Num dos momentos de ânimos elevados, o candidato do Missão, marcou posição ao afirmar ser o único candidato de direita e, olhando para Roberto, que também insistia em afirmar ser o único representante da direita na disputa pelo governo do Maranhão, lembrou que ele foi eleito senador pelo ex-governador Flávio Dino e questionou sua legitimidade em representar o campo direitista. Felipe Camarão também lembrou que Rocha foi eleito pelas mãos de Dino, depois se converteu ao bolsonatismo.
Sempre lembrado que é sobrinho do governador, Orleans deixou transparecer que foi treinado para debate e responder perguntas triviais, mas não esperava que fosse questionados por temas mais profundos, como, por exemplo reajuste fiscal. Ao responder pergunta de André Luís sobre o tema, o candidato do Palácio dos Leões falou sobre tudo, fez uma espécie de prestação de contas do governo, só não disse o se pretende cortar gastos do governo para sobrar recursos para investimentos. “Estou indignado com a resposta, ele não sabe o que é reajuste fiscal”, disse o candidatos do Missão.
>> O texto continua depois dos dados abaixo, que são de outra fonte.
File: src/rtl/core/lds_isqrt.sv
// ----------------------------------------------------------------------------
// lds_isqrt
// Floored integer square root, one result bit per cycle.
// ----------------------------------------------------------------------------
module lds_isqrt #(
    parameter int W = 34
) (
    input  logic             i_clk,
    input  logic             i_rst_n,
    input  logic             i_start,
    input  logic [W-1:0]     i_opnd,
    output logic             o_done,
    output logic [W/2-1:0]   o_root
);

    localparam int STEPS = W / 2;
    localparam int CNT_W = $clog2(STEPS + 1);

    logic [W-1:0]     r_v;
    logic [W-1:0]     r_r;
    logic [W-1:0]     r_b;
    logic [CNT_W-1:0] r_cnt;
    logic             r_busy;
    logic             r_done;
    logic [W:0]       trial;

    assign trial = {1'b0, r_r} + {1'b0, r_b};

    always_ff @(posedge i_clk) begin
        if (!i_rst_n) begin
            r_busy <= 1'b0;
            r_done <= 1'b0;
            r_cnt  <= '0;
        end else begin
            r_done <= 1'b0;
            if (i_start) begin
                r_v    <= i_opnd;
                r_r    <= '0;
                r_b    <= W'(1) << (W - 2);
                r_cnt  <= CNT_W'(STEPS);
                r_busy <= 1'b1;
            end else if (r_busy) begin
                if ({1'b0, r_v} >= trial) begin
                    r_v <= r_v - trial[W-1:0];
                    r_r <= (r_r >> 1) + r_b;
                end else begin
                    r_r <= r_r >> 1;
                end
                r_b   <= r_b >> 2;
                r_cnt <= r_cnt - CNT_W'(1);
                if (r_cnt == CNT_W'(1)) begin
                    r_busy <= 1'b0;
                    r_done <= 1'b1;
                end
            end
        end
    end

    assign o_done = r_done;
    assign o_root = r_r[STEPS-1:0];

endmodule
File: config.mk
export PLATFORM = sky130hd
export DESIGN_NAME = lds_isqrt
export DESIGN_NICKNAME = d
export VERILOG_FILES = /design/src/rtl/core/lds_isqrt.sv
export SDC_FILE = /design/constraint.sdc
export NUM_CORES = 1
export LEC_CHECK = 0
export ABC_AREA = 1
export BUFFER_PORTS_ARGS = -buffer_cell sky130_fd_sc_hd__clkbuf_2
export CAP_MARGIN = 20
export CORE_MARGIN = 10
export CORE_UTILIZATION = 35
export DETAILED_ROUTE_END_ITERATION = 16
export GPL_ROUTABILITY_DRIVEN = 0
export PLACE_DENSITY = 0.63
export SLEW_MARGIN = 0
export SYNTH_ARGS = -nofsm -noshare
export SYNTH_HDL_FRONTEND = slang
export SYNTH_SLANG_ARGS = --single-unit
File: constraint.sdc
create_clock -name i_clk -period 5.5 [get_ports i_clk]
set_input_delay 1.1 -clock i_clk [delete_from_list [all_inputs] [get_ports i_clk]]
set_output_delay 1.1 -clock i_clk [all_outputs]
set_load 0.02 [all_outputs]
==> results of run 1 <==
==> synthesized netlist by cell type (2+ instances only) <==
| master | count |
|---|---|
| o21ai_0 | 79 |
| xor2_1 | 30 |
| and3_1 | 3 |
| nand3_2 | 3 |
| inv_2 | 2 |
| dfxtp_1 | 7 |
| a22oi_1 | 2 |
| buf_4 | 18 |
| buf_1 | 4 |
| inv_1 | 195 |
| ha_1 | 72 |
| a21boi_0 | 3 |
| o211ai_1 | 2 |
| nor3_1 | 17 |
| a31oi_1 | 9 |
| nand2_2 | 3 |
| nand3b_1 | 9 |
| o21bai_1 | 16 |
| buf_2 | 6 |
| edfxtp_1 | 85 |
| nand4_1 | 19 |
| o21ai_1 | 3 |
| buf_6 | 3 |
| nor4_1 | 3 |
| nor2_1 | 137 |
| o31ai_1 | 2 |
| nand2_1 | 430 |
| xnor2_1 | 27 |
| a211oi_1 | 2 |
| clkbuf_1 | 13 |
| nand3_1 | 108 |
| o21ai_2 | 3 |
| a221oi_1 | 2 |
| or2_2 | 10 |
| a21oi_1 | 91 |
==> power breakdown <==
part / switching, W / internal, W / leakage (nW)
clock network: 0.000287 / 0.000352 / 0.139
logic: 0.00106 / 0.000539 / 3.82
registers: 0.000100 / 0.000887 / 0.876
total: 0.00144 / 0.00178 / 4.84
==> metrics by stage <==
stage,hold slack (ps),area (um^2),instances,power [W],util [%]
after CTS,477,10300,1803,0.00322,38.3
after detailed placement,469,9980,1787,0.00257,37.2
after global placement,465,9980,1787,0.00255,37.2
after floorplan,448,9480,1429,0.00217,-
final,482,10300,1803,0.00322,38.3
after global routing,499,10300,1803,0.00347,38.3
==> layout make-up <==
class / instances / area [um^2] / area share, %
clock buffers: 11 / 233 / 2.27
multi-input cells: 1095 / 5790 / 56.4
inverters: 197 / 739 / 7.21
flip-flops and latches: 92 / 2690 / 26.2
repair buffers: 62 / 330 / 3.22
well taps: 341 / 427 / 4.16
clock inverters: 5 / 51.3 / 0.500
==> routing by layer <==
| metal | global-route usage [%] | up-vias | part of all wire, % |
|---|---|---|---|
| met3 | 2.87 | 52 | 6.2 |
| met2 | 27.8 | 337 | 45 |
| met1 | 22.4 | 4237 | 46 |
| met4 | 5.34 | 0 | 2.6 |
| li1 | - | 4726 | - |
| met5 | 0 | - | 0 |
==> sequential cells by signal, summed over array words and instances (netlist names) <==
name / cells
r_v: 34
r_busy: 1
r_b: 17
r_r: 34
r_cnt: 5
o_done: 1
==> worst register-to-register path, delay by kind of cell, from the launching register on <==
| kind | cells | cell delay [ps] |
|---|---|---|
| AND/OR/NAND/NOR | 13 | 1510 |
| AO/OA/AOI/OAI | 4 | 1050 |
| adder cells (fa/ha/maj) | 2 | 810 |
| flip-flops | 1 | 520 |
| buffers and inverters | 1 | 400 |
| XOR/XNOR | 1 | 160 |
==> worst paths after layout <==
path | cells past startpoint | start | slack, ps | to
worst min register to register | 2 | r_cnt[4] | 480 | r_cnt[4]
worst min-delay path | 2 | r_cnt[4] | 480 | r_cnt[4]
worst max-delay path | 21 | r_r[10] | 810 | r_r[12]
worst max register to register | 21 | r_r[10] | 810 | r_r[12]
==> kinds of logic after synthesis <==
logic type                 after synthesis  share of synthesized area [%]
xor gates and xnor gates                57                           5.27
DFF                                     92                           28.4
buffers and inverters                  242                           10.6
adders and majority gates               73                           9.72
and+or+nand+nor                        749                           33.5
AOI/OAI and AO/OA                      216                           12.5
==> run metrics, run 1 <==
Chip Width=185 um; dpl ws=897 ps; most frequent cells in the layout=430 x nand2_1, 194 x inv_1, 137 x nor2_1, 108 x nand3_1, 90 x a21oi_1; # hold bufs at CTS=0; CTS H-Tree Depth=3; Clock Latency Late Sink=360 ps; vias=just over 9000; WP data required=5610 ps; Seq cells post-synth=92; die area=~34000 um^2; Crit. End Element=flop; Critical Path Fanout Max=35; status=finished, final reports clean; Synth top area share=around 27%; largest net degree at the start of global routing=55; final-stage net count=1567; DR vias/cell=5.19; async set-reset flop share out of synthesis=0%; Netlist Area Pre-Place=9480 um^2; starting density of the core=about 35%; GR Overflow Total=0; Worst setup SP type=flop; layout cells sized above 1=6.98%; Setup Crit Path Kind=flop to flop; 1st-pass router iterations=6; final setup margin=805 ps; largest area contributor in the netlist=edfxtp_1; Resize count post-CTS=0; antenna diode instance count=0; CTS root buf=clkbuf_16; Ys Warns=0; syn_area_per_cell=6.63 um^2; part of the Yosys area used for sequential elements=around 28%; drt wl/cell=16.0 um; RSZ-0062 raised after global routing=no; Area Growth Syn to Fin=8.28%; Post-Syn Nets=1539; highest clock rate=0.213 GHz; core area=approximately 27000 um^2; Largest delay share family, worst path=simple AND/OR/NAND/NOR gates; Total Neg Setup Slack=0 ps; Die Ht=approximately 180 um; setup violators final=0; post-route antenna net violation count=0; Worst Tran Pin Value=between 700 and 800 ps; total CTS buffers=9; Final Hold Vio Count=0; clk sinks=92; postcts setup bufs=0; synth top area cells=edfxtp_1 27%, nand2_1 17%, ha_1 9.5%, inv_1 7.7%, nand3_1 5.7%; critical-path cell list=ha_1 > nand2_1 > o21ai_0 > nand2_1 > o21ai_0 > a21oi_1 > o21ai_0 > xnor2_1 > ha_1 > nand2_1 > nor2_2 > nand2_1 > nor3b_1 > nand2_1 > nand2_2 > nand4_4 > nand2_4 > buf_4 > nor2_8 > nand2_1 > nand2_1; number of global-route vias before repair=8955; CP dominant cell by count=nand2_1; TritonCTS clock tree=yes; Longest Clk Path Bufs=2; Layout Skew=12.3 ps; Tmin final=4690 ps; predominant post-synthesis flop cell=edfxtp_1; Total Wirelength=28.9 mm; GRT Util Overall=17.1%; total I/O pin count=55; max-slew violations=0; DR iter-0 viols=between 900 and 1000; DRC Markers=0; slowest stage cell, crit path=edfxtp_1; Worst-path clk slew=70 ps; first-pass GRT wire length=around 47 mm; Filler cells=2847; Syn Inst Count=1429; detailed placer's ending HPWL=22.8 mm; Tcrit/Tclk final=85.4%; commonest non-fill, non-tap cell in the layout=nand2_1; post-synthesis cell type count=46; Cell Rows=60; PortBufs=54; PwrDens=314 nW/um^2; max-cap violation count=0; crit-path max cell delay=roughly 520 ps; initial antenna violation count=0; P_leak=4.84 nW; number of synthesized flops with an enable pin=85; CP arrival=4810 ps; maximum vdd ir drop=0.148 mV; Hold Crit Class=flop to flop; Buf/Inv on CP=1; Rel. slew slack=approximately half
(Power assumes the default switching activity.)
==> inputs of run 2 (changes only) <==
--- a/config.mk
+++ b/config.mk
@@ -11,7 +11,9 @@
 export CORE_MARGIN = 10
 export CORE_UTILIZATION = 35
+export CTS_CLUSTER_DIAMETER = 50
 export DETAILED_ROUTE_END_ITERATION = 16
 export GPL_ROUTABILITY_DRIVEN = 0
 export PLACE_DENSITY = 0.63
+export REMOVE_ABC_BUFFERS = 1
 export SLEW_MARGIN = 0
 export SYNTH_ARGS = -nofsm -noshare
==> constraint.sdc (replaced) <==
create_clock -name i_clk -period 5.5 [get_ports i_clk]
set_input_delay 0.825 -clock i_clk [delete_from_list [all_inputs] [get_ports i_clk]]
set_output_delay 0.825 -clock i_clk [all_outputs]
set_load 0.02 [all_outputs]
==> run 2 against run 1 <==
- core utilization increased by 0.13 points
- critical endpoint is now r_r[22]
- hold slack better by 5.1 ps
- non-clock buffer count grew 2
==> run metrics, run 2 (synthesized netlist as in run 1, its figures left out) <==
status=finished, final reports clean; Reg2Reg Launch Point=r_r[10]; R2R Setup Slk=870 ps (+60 ps); Cell Rows=60 (unchanged); max-slew violations=0 (unchanged); setup violators final=0 (unchanged); initial antenna violation count=0 (unchanged); post-route antenna net violation count=0 (unchanged); Tmin final=4630 ps (-61.3 ps); wl on met1=13.1 mm (-0.76%); first-pass GRT wire length=45.6 mm (-2.3%); DR top layer=met4; Final Non-Filler Cells=1805 (+0.11%); Layout Skew=13.1 ps (+0.765 ps); Filler cells=2874 (+0.95%); Total Wirelength=28.8 mm (-0.35%); number of global-route vias before repair=8868 (-0.97%); Final Hold Vio Count=0 (unchanged); Crit. End Element=flop; layout cells sized above 1=7.31% (+0.33 points); Rel. slew slack=48.9% (-2.0 points); hold path depth=2 (unchanged); Die Ht=185 um (unchanged); final setup margin=867 ps (+61.3 ps); Clock Latency Late Sink=370 ps (about the same); Area Growth Syn to Fin=8.64%; RSZ-0062 raised after global routing=no; Worst-path clk slew=80 ps (about the same); R2R depth=22 (+4.8%); largest net degree at the start of global routing=53 (-3.6%); PwrDens=314 nW/um^2 (-0.12%); GRT Util Overall=16.8% (-0.29 points); vias=9327 (-0.27%); detailed placer's ending HPWL=22.8 mm (+0.25%); Worst setup SP type=flop; Hold Crit Class=flop to flop; core area=26800 um^2 (unchanged); biggest regs=r_r x34, r_v x34, r_b x17; commonest non-fill, non-tap cell in the layout=nand2_1; Buf/Inv on CP=1 (unchanged); GR Overflow Total=0 (unchanged); max-cap violation count=0 (unchanged); antenna diode instance count=0 (unchanged); most frequent cells in the layout=430 x nand2_1, 194 x inv_1, 137 x nor2_1, 108 x nand3_1, 90 x a21oi_1; maximum vdd ir drop=0.134 mV (-9.8%); placed cells=1789 (+0.11%); DRC Markers=0 (unchanged); final-stage net count=1569 (+0.13%); met2 routed WL=13.3 mm (+1.2%); CP arrival=4750 ps (-60 ps); 1st-pass router iterations=6 (unchanged); Detail Route met3 WL=1.86 mm (+4.0%); P_leak=4.86 nW (+0.42%); WP depth=22 (+4.8%); RR Endpoint=r_r[22]; Longest Clk Path Bufs=2 (unchanged); highest clock rate=0.216 GHz (+1.3%); drt wl/cell=15.9 um (-0.46%); WP data required=5620 ps (about the same); DR vias/cell=5.17 (-0.38%); Chip Width=185 um (unchanged); postcts setup bufs=0 (unchanged); CP dominant cell by count=nand2_1; Worst Setup SP=r_r[10]; slowest stage cell, crit path=edfxtp_1; Hold Path Origin=r_cnt[4]; Total Neg Setup Slack=0 ps (unchanged); Worst Tran Pin Value=759 ps (+21.6 ps); DR iter-0 viols=857 (-8.9%); CTS root buf=clkbuf_16; CTS H-Tree Depth=3 (unchanged); crit-path max cell delay=530 ps (about the same); Finished Core Util=38.4% (+0.13 points); PortBufs=54 (unchanged); Largest delay share family, worst path=simple AND/OR/NAND/NOR gates; total I/O pin count=55 (unchanged); # hold bufs at CTS=0 (unchanged); Resize count post-CTS=0 (unchanged); die area=34100 um^2 (unchanged); clk sinks=92 (unchanged); Tcrit/Tclk final=84.2% (-1.1 points); TritonCTS clock tree=yes; critical-path cell list=ha_1 > nand2_1 > o21ai_0 > nand2_1 > o21ai_0 > a21oi_1 > nand2_1 > a22oi_1 > xor2_1 > ha_1 > nand2_1 > nor2_1 > nand2_1 > nor2_1 > nand4_1 > nand3b_1 > nand3_2 > nand2_4 > buf_4 > nor2_8 > nand2_1 > nand2_1; total CTS buffers=9 (unchanged); area post-placement=9990 um^2 (+0.18%); Critical Path Fanout Max=34 (-2.9%); post-route cell area=10300 um^2 (+0.33%); dpl ws=907 ps (+10.0 ps); Setup Crit Path Kind=flop to flop; starting density of the core=35.4% (unchanged); Hold EP=r_cnt[4]
## run 2: how the worst max path moves through the flow
stage | to
final | r_r[22]
after CTS | r_r[22]
after global placement | r_r[18]
after detailed placement | r_r[22]
after global routing | r_r[22]
after floorplan | r_v[0]
## run 2: layout make-up
cell class | instances | area [um^2] | share of cell area [%]
Tap cell | 341 | 427 | 4.14
Multi-Input combinational cell | 1095 | 5790 | 56.2
Clock buffer | 11 | 254 | 2.47
Timing Repair Buffer | 64 | 348 | 3.38
Sequential cell | 92 | 2690 | 26.2
Clock inverter | 5 | 46.3 | 0.450
Inverter | 197 | 739 | 7.18
## run 2: tightest hold or removal path, cell delays in order, from the launching register on
cell and delay [ps]:
dfxtp_1 320, nand2_1 60, a31oi_1 60
## run 2: where the power goes
| part | switching [W] | internal [W] | total, W |
|---|---|---|---|
| logic | 0.00105 | 0.000540 | 0.00159 |
| clock network | 0.000314 | 0.000345 | 0.000659 |
| registers | 0.0000951 | 0.000887 | 0.000982 |
## run 2: per-stage QoR
| step | power, W | hold slack [ps] |
|---|---|---|
| global placement | 0.00255 | 463 |
| CTS | 0.00323 | 486 |
| finish | 0.00323 | 487 |
| floorplan | 0.00211 | 447 |
| detailed placement | 0.00256 | 474 |
| global route | 0.00347 | 537 |
## run 2: per-layer routing
layer / up-vias / global-route usage [%]
li1: 4739 / -
met1: 4255 / 22.2
met2: 293 / 27.6
met3: 40 / 2.38
met4: 0 / 4.88
met5: - / 0
==> inputs of run 3 (changes only) <==
- PLACE_DENSITY: 0.63 -> 0.61
- clock period: 5.5 -> 4.6 ns (I/O delays scaled with it)
==> run 3 against run 2 <==
- final area is 0.86% higher
- clock power grew 18%
- maximum frequency is 8.5% higher
- final cell count is 0.50% higher
- clock-buffer cell count down 2
- core utilization rose by 0.33 points
- via count grew 2.4%
- highest routed layer unchanged
- largest power group unchanged
- largest cell class unchanged
- first-iteration DRC count is 36% higher
- critical endpoint is now r_r[14]
- routed wire length increased by 2.3%
- die area stayed put
==> run metrics, run 3 (synthesized netlist as in run 1, its figures left out) <==
R2R Setup Slk=330 ps (-540 ps); Critical Path Fanout Max=35 (+2.9%); DR iter-0 viols=1164 (+36%); Int Pwr=0.00211 W (+19%); commonest non-fill, non-tap cell in the layout=nand2_1; post-route cell area=10400 um^2 (+0.86%); total I/O pin count=55 (unchanged); PwrDens=375 nW/um^2 (+20%); Hold Crit Class=flop to flop; TritonCTS clock tree=yes; DR vias/cell=5.27 (+1.9%); CP arrival=4390 ps (-360 ps); vias=9554 (+2.4%); RSZ-0062 raised after global routing=no; Chip Width=185 um (unchanged); core area=26800 um^2 (unchanged); number of global-route vias before repair=9013 (+1.6%); Cell Rows=60 (unchanged); Tcrit/Tclk final=92.8% (+8.6 points); Worst setup SP type=flop; status=finished, final reports clean; detailed placer's ending HPWL=23.1 mm (+1.3%); WP data required=4720 ps (-900 ps); DRC Markers=0 (unchanged); CTS root buf=clkbuf_16; CTS H-Tree Depth=3 (unchanged); PortBufs=54 (unchanged); die area=34100 um^2 (unchanged); Final Hold Vio Count=0 (unchanged); starting density of the core=35.4% (unchanged); Clock power frac=20.0% (-0.4 points); highest clock rate=0.234 GHz (+8.5%); GR Overflow Total=0 (unchanged); Crit. End Element=flop; Worst-path clk slew=80 ps (about the same); Rel. slew slack=37.6% (-11 points); area post-placement=10100 um^2 (+0.68%); antenna diode instance count=0 (unchanged); max-cap violation count=0 (unchanged); clk sinks=92 (unchanged); maximum vdd ir drop=0.194 mV (+45%); share of power burned in registers=29.8% (-0.6 points); max-slew violations=0 (unchanged); switching part of the total power=45.8% (+0.65 points); most frequent cells in the layout=430 x nand2_1, 194 x inv_1, 136 x nor2_1, 108 x nand3_1, 89 x a21oi_1; NetSw=0.00178 W (+22%); Die Ht=185 um (unchanged); setup violators final=0 (unchanged); final-stage net count=1578 (+0.57%); drt wl/cell=16.2 um (+1.8%); Clock Latency Late Sink=370 ps (about the same); Layout Skew=14.6 ps (+1.52 ps); total CTS buffers=9 (unchanged); Longest Clk Path Bufs=2 (unchanged); Setup Crit Path Kind=flop to flop; GRT Util Overall=17.2% (+0.45 points); biggest regs=r_r x34, r_v x34, r_b x17; layout cells sized above 1=8.21% (+0.91 points); Final Non-Filler Cells=1814 (+0.50%); post-route antenna net violation count=0 (unchanged); P_leak=4.90 nW (+0.94%); Tmin final=4270 ps (-364 ps); 1st-pass router iterations=6 (unchanged); combinational share of power=50.2% (+1.0 points); Area Growth Syn to Fin=9.57%; initial antenna violation count=0 (unchanged); Worst Tran Pin Value=936 ps (+177 ps); first-pass GRT wire length=46.9 mm (+2.8%); Total Wirelength=29.4 mm (+2.3%); placed cells=1795 (+0.34%); Total Neg Setup Slack=0 ps (unchanged); largest net degree at the start of global routing=79 (+49%)
-- run 3: worst paths after layout --
check	from	end	cells after the start
setup reg to reg	r_r[12]	r_r[14]	19
setup / recovery	r_r[12]	r_r[14]	19
hold / removal	r_cnt[4]	r_cnt[4]	2
hold reg to reg	r_cnt[4]	r_cnt[4]	2
-- run 3: worst max-delay path, stage by stage, from the launching register on --
cell	delay [ps]
edfxtp_1	550
ha_2	470
nand4_1	180
o21ai_0	270
a21oi_1	100
o21ai_0	270
xnor2_1	160
ha_1	370
nand2_1	130
nor2_1	240
nand2_1	130
nor3b_1	220
nand2_1	100
nand2_2	120
nand4_4	100
nand2_4	100
buf_12	210
nor2_8	100
nand2_1	130
nand2_1	50
-- run 3: cell type report --
| cell class | count | area [um^2] |
|---|---|---|
| Sequential cell | 92 | 2690 |
| Inverter | 197 | 739 |
| Timing Repair Buffer | 73 | 438 |
| Clock buffer | 9 | 225 |
| Clock inverter | 7 | 62.6 |
| Tap cell | 341 | 427 |
| Fill cell | 2895 | 16400 |
| Multi-Input combinational cell | 1095 | 5800 |
-- run 3: repair_timing --
item | in CTS | in global routing
resized for setup | 0 | 7
hold buffers | 0 | 0
endpoints found under the setup margin | 0 | 57
endpoints found under the hold margin | 0 | 0
setup buffers | 0 | 3
-- run 3: routing by layer --
metal | track usage (%) | wire, um | vias up | part of all wire, %
li1 | - | - | 4756 | -
met1 | 23.5 | 13500 | 4407 | 46
met2 | 27.5 | 13200 | 343 | 45
met3 | 2.32 | 2030 | 48 | 6.9
met4 | 5.28 | 646 | 0 | 2.2
met5 | 0 | 0 | - | 0
-- run 3: stage by stage --
step | total power [W] | util (%) | setup WS [ps] | hold slack (ps)
final | 0.00389 | 38.7 | 330 | 487
after global routing | 0.00419 | 38.7 | 31.4 | 521
after CTS | 0.00387 | 38.6 | 271 | 493
after detailed placement | 0.00308 | 37.5 | 299 | 481
after global placement | 0.00307 | 37.5 | 420 | 464
after floorplan | 0.00252 | - | -600 | 447
-- run 3: power by group through the flow --
stage / combinational [W] / clock, W / sequential, W
floorplan: 0.00135 / 0 / 0.00117
global placement: 0.00189 / 0 / 0.00118
detailed placement: 0.00190 / 0 / 0.00118
CTS: 0.00191 / 0.000791 / 0.00116
global route: 0.00219 / 0.000825 / 0.00117
finish: 0.00195 / 0.000778 / 0.00116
Entre os candidatos que participaram do debate, Felipe Camarão mostrou que está preparado para governar, caso eleito, em harmonia com o presidente Lula, Roberto Rocha, como todo extremista de ocasião, destilou ódio, não apresentou nada de novo; André Luís se revelou defensor das causas empresariais, Saulo Arcangeli mostrou o velho discurso surrado em defesas dos trabalhadores e Orleans, pelo visto, não foi bem treinado, parecia que havia apenas decorado o que lhe passaram.
Mediado pelo jornalista Napoleão de Castro, o debate da Band Maranhão teve uma rodada inicial de apresentações, três blocos de embates e um de encerramento.